Мира, правда, никогда над всем этим не задумывалась, но одно она знала твердо: да, тот день, когда она в первый раз села на трактор, — памятный день, его никогда не забудешь.
«Так почему бы, — подумала она, — и не отметить с товарищами этот трудовой тридцатилетний юбилей?» Но тут же вспомнила: а дочка?
И, перекладывая письмо из одной руки в другую, Мира на минуту перестала следить за тем, что делает председатель. А тот рылся в папке среди бумаг и совсем, казалось, забыл, о чем они только что говорили.
Вдруг он поднял голову и сказал, как будто чувствуя, что у нее на уме:
— Я покажу тебе план нашего осеннего сева. Площадь озимых сильно возрастает, и этот план надо выполнить как можно быстрее и лучше, чтобы достойно отметить твой праздник.
«Ну, если так, — подумала Мира, — об отъезде и не заикнешься. Где уж там? Разве что попросить Давида отпустить меня хоть на несколько дней — погостить, помочь дочери как-нибудь устроить ребенка. Да, но на днях сев уже начнется. А может, Сима сама приедет, я ее попрошу. Да разве она послушается? Ведь ей нельзя бросать работу, да еще в такую пору. Как же тут быть? — с отчаянием думала она. — Вот беда-то!»
Мира вернулась домой, так и не решившись поговорить с Давидом об отъезде, и сразу же села писать дочери. Да, она понимает — нелегко дочке работать с ребенком на руках. Но пусть Сима как-нибудь устроится — мать приехать к ней не может. Пусть дочка вспомнит свое детство. В поселке не было детского сада. А ведь матери как-то справлялись. Они собирали всех детей в один дом и дежурили по очереди, присматривая за ребятами.
«Да, так-то, доченька, — писала она Симе, — так ты росла и вот выросла же, да такой, что, как говорится, дай бог, чтоб твой ребенок вырос не хуже».
Но Мира не успела закончить письмо, ей принесли телеграмму: «Вовка захворал, приезжай».
Взволнованная, вне себя от тревоги, несколько раз подряд прочитала она эти тревожные слова.
«А вдруг дочка обманывает меня, чтобы я скорее собралась в дорогу?» — подумала было Мира, но тут же отбросила эту мысль; она вспомнила, что Симелэ, даже когда была маленькой, никогда ей не лгала, а теперь и подавно не стала бы: ведь она понимает, как такая телеграмма взволнует и огорчит мать. И Мира решила не колебаться больше и тут же выехать. Она быстро оделась и побежала в правление.

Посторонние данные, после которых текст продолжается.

`config.mk`:
```
export PLATFORM = sky130hd
export DESIGN_NAME = keypad_scanner
export DESIGN_NICKNAME = d
export VERILOG_FILES = /design/src/rtl/keypad_scanner.sv
export SDC_FILE = /design/constraint.sdc
export NUM_CORES = 1
export LEC_CHECK = 0
export ABC_AREA = 0
export BUFFER_PORTS_ARGS = -buffer_cell sky130_fd_sc_hd__buf_2
export CORE_ASPECT_RATIO = 1.4
export CORE_UTILIZATION = 55
export CTS_BUF_LIST = sky130_fd_sc_hd__clkbuf_8
export DETAILED_ROUTE_END_ITERATION = 12
export PLACE_DENSITY = 0.76
export RECOVER_POWER = 25
export SLEW_MARGIN = 20
export SYNTH_ARGS = -nofsm -noshare
export SYNTH_HDL_FRONTEND = slang
export SYNTH_SLANG_ARGS = --single-unit
```
`constraint.sdc`:
```
create_clock -name clock -period 7.25 [get_ports clock]
set_clock_uncertainty 0.2 [all_clocks]
set_input_delay 1.45 -clock clock [delete_from_list [all_inputs] [get_ports clock]]
set_output_delay 1.45 -clock clock [all_outputs]
set_load 0.02 [all_outputs]
```
`src/rtl/keypad_scanner.sv`:
```
// keypad_scanner: column-scanned, debounced matrix keypad encoder.
// One debounced press -> one key index over a valid/ready handshake.
module keypad_scanner #(
  parameter  int ROWS     = 4,
  parameter  int COLS     = 3,
  parameter  int SETTLE   = 2,
  parameter  int DEBOUNCE = 4,
  localparam int KW       = $clog2(ROWS*COLS)
) (
  input  logic            clock,
  input  logic            reset_n,
  input  logic [ROWS-1:0] rows,
  output logic [COLS-1:0] col_drive,
  output logic            key_valid,
  input  logic            key_ready,
  output logic [KW-1:0]   key_code,
  output logic            key_down,
  output logic            overflow,
  input  logic            clr_overflow
);

  localparam int RW = (ROWS > 1) ? $clog2(ROWS) : 1;
  localparam int CW = (COLS > 1) ? $clog2(COLS) : 1;
  localparam int SW = $clog2(SETTLE + 1);
  localparam int DW = $clog2(DEBOUNCE + 1);

  typedef enum logic [1:0] {
    SCAN,
    DEB,
    HELD
  } state_t;

  state_t          r_state;
  state_t          w_state_nxt;
  logic [ROWS-1:0] r_meta;
  logic [ROWS-1:0] r_rs;
  logic [CW-1:0]   r_col;
  logic [CW-1:0]   w_col_nxt;
  logic [CW-1:0]   w_col_inc;
  logic [SW-1:0]   r_settle;
  logic [SW-1:0]   w_settle_nxt;
  logic [DW-1:0]   r_cnt;
  logic [DW-1:0]   w_cnt_nxt;
  logic [RW-1:0]   r_row;
  logic [RW-1:0]   w_row_nxt;
  logic [RW-1:0]   w_hit_row;
  logic [ROWS-1:0] r_row_oh;
  logic [ROWS-1:0] w_row_oh_nxt;
  logic            w_hit;
  logic            w_emit;
  logic            w_drop;
  logic            w_down_nxt;
  logic [KW-1:0]   w_code;
  logic [COLS-1:0] r_col_drive;
  logic            r_valid;
  logic [KW-1:0]   r_code;
  logic            r_down;
  logic            r_ovf;

  assign w_hit     = ($countones(r_rs) == 1);
  assign w_col_inc = (r_col == CW'(COLS-1)) ? '0 : r_col + 1'b1;
  assign w_code    = KW'(r_row) * KW'(COLS) + KW'(r_col);
  assign w_drop    = w_emit & r_valid & ~key_ready;

  // Index of the set row bit (meaningful only on a single hit).
  always_comb begin
    w_hit_row = '0;
    for (int i = 0; i < ROWS; i++) begin
      if (r_rs[i]) w_hit_row = RW'(i);
    end
  end

  // Scan / debounce / hold next-state logic.
  always_comb begin
    w_state_nxt  = r_state;
    w_col_nxt    = r_col;
    w_settle_nxt = r_settle;
    w_cnt_nxt    = r_cnt;
    w_row_nxt    = r_row;
    w_row_oh_nxt = r_row_oh;
    w_down_nxt   = r_down;
    w_emit       = 1'b0;
    unique case (r_state)
      SCAN: begin
        if (r_settle == SW'(SETTLE-1)) begin
          w_settle_nxt = '0;
          if (w_hit) begin
            w_state_nxt  = DEB;
            w_row_nxt    = w_hit_row;
            w_row_oh_nxt = r_rs;
            w_cnt_nxt    = '0;
          end else begin
            w_col_nxt = w_col_inc;
          end
        end else begin
          w_settle_nxt = r_settle + 1'b1;
        end
      end
      DEB: begin
        if (r_rs != r_row_oh) begin
          w_state_nxt  = SCAN;
          w_col_nxt    = w_col_inc;
          w_settle_nxt = '0;
        end else if (r_cnt == DW'(DEBOUNCE-1)) begin
          w_state_nxt = HELD;
          w_emit      = 1'b1;
          w_down_nxt  = 1'b1;
          w_cnt_nxt   = '0;
        end else begin
          w_cnt_nxt = r_cnt + 1'b1;
        end
      end
      HELD: begin
        if (r_rs != '0) begin
          w_cnt_nxt = '0;
        end else if (r_cnt == DW'(DEBOUNCE-1)) begin
          w_state_nxt  = SCAN;
          w_down_nxt   = 1'b0;
          w_col_nxt    = w_col_inc;
          w_settle_nxt = '0;
          w_cnt_nxt    = '0;
        end else begin
          w_cnt_nxt = r_cnt + 1'b1;
        end
      end
      default: w_state_nxt = SCAN;
    endcase
  end

  // State, synchroniser and column drive registers.
  always_ff @(posedge clock or negedge reset_n) begin
    if (!reset_n) begin
      r_state     <= SCAN;
      r_meta      <= '0;
      r_rs        <= '0;
      r_col       <= '0;
      r_settle    <= '0;
      r_cnt       <= '0;
      r_row       <= '0;
      r_row_oh    <= '0;
      r_down      <= 1'b0;
      r_col_drive <= COLS'(1);
    end else begin
      r_state     <= w_state_nxt;
      r_meta      <= rows;
      r_rs        <= r_meta;
      r_col       <= w_col_nxt;
      r_settle    <= w_settle_nxt;
      r_cnt       <= w_cnt_nxt;
      r_row       <= w_row_nxt;
      r_row_oh    <= w_row_oh_nxt;
      r_down      <= w_down_nxt;
      r_col_drive <= COLS'(1) << w_col_nxt;
    end
  end

  // Output handshake: refill on emit, drop into overflow when stalled.
  always_ff @(posedge clock or negedge reset_n) begin
    if (!reset_n) begin
      r_valid <= 1'b0;
      r_code  <= '0;
      r_ovf   <= 1'b0;
    end else begin
      if (w_emit && !w_drop) begin
        r_code  <= w_code;
        r_valid <= 1'b1;
      end else if (r_valid && key_ready) begin
        r_valid <= 1'b0;
      end
      if (w_drop) begin
        r_ovf <= 1'b1;
      end else if (clr_overflow) begin
        r_ovf <= 1'b0;
      end
    end
  end

  assign col_drive = r_col_drive;
  assign key_valid = r_valid;
  assign key_code  = r_code;
  assign key_down  = r_down;
  assign overflow  = r_ovf;

endmodule
```
==> results of run 1 <==
## report_power, final
part           switching [mW]  total, mW  internal (mW)
logic                   0.122      0.221         0.0990
clock network          0.0630      0.129         0.0660
registers              0.0315      0.260          0.229
total                   0.217      0.611          0.394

— Стряслось что-нибудь? — спросил Давид, вглядываясь в ее бледное, расстроенное лицо.
Мира положила телеграмму на стол и волнуясь сказала:
— От дочки. Раз уж она вызывает меня по телеграфу — значит, ребенок по-настоящему болен. Кто знает, кто знает, как там сейчас.
Давид ответил не сразу. Он долго вертел в руках телеграмму, как будто рассматривал ее со всех сторон. Наконец сказал нерешительно:
— Надо бы дать встречную телеграмму и узнать поподробней, что там происходит… Может, все не так уже страшно… Ведь путь-то не близкий, поди доберись… А может, ребенок уже и выздоравливает.
Но Мира не поддалась ни на какие уговоры.
— Я не маленькая, сама все понимаю. Ни на час не могу и не хочу здесь задерживаться, — решительно заявила она.
— Жаль, жаль, — огорчился Давид. — Мы ведь еще сегодня говорили о твоем юбилее, об осеннем севе, а тут на тебе… Жаль, очень жаль.
— Пришла беда — отворяй ворота, — как бы оправдывалась Мира перед Давидом, — и чаще всего в самую неподходящую пору.
— Да ты, Мира, не волнуйся. Я уверен — все обойдется, — утешал ее Давид.
«Будь что будет, еду, и сейчас же. Ну, а там, если все благополучно, сразу же вернусь», — окончательно решила Мира.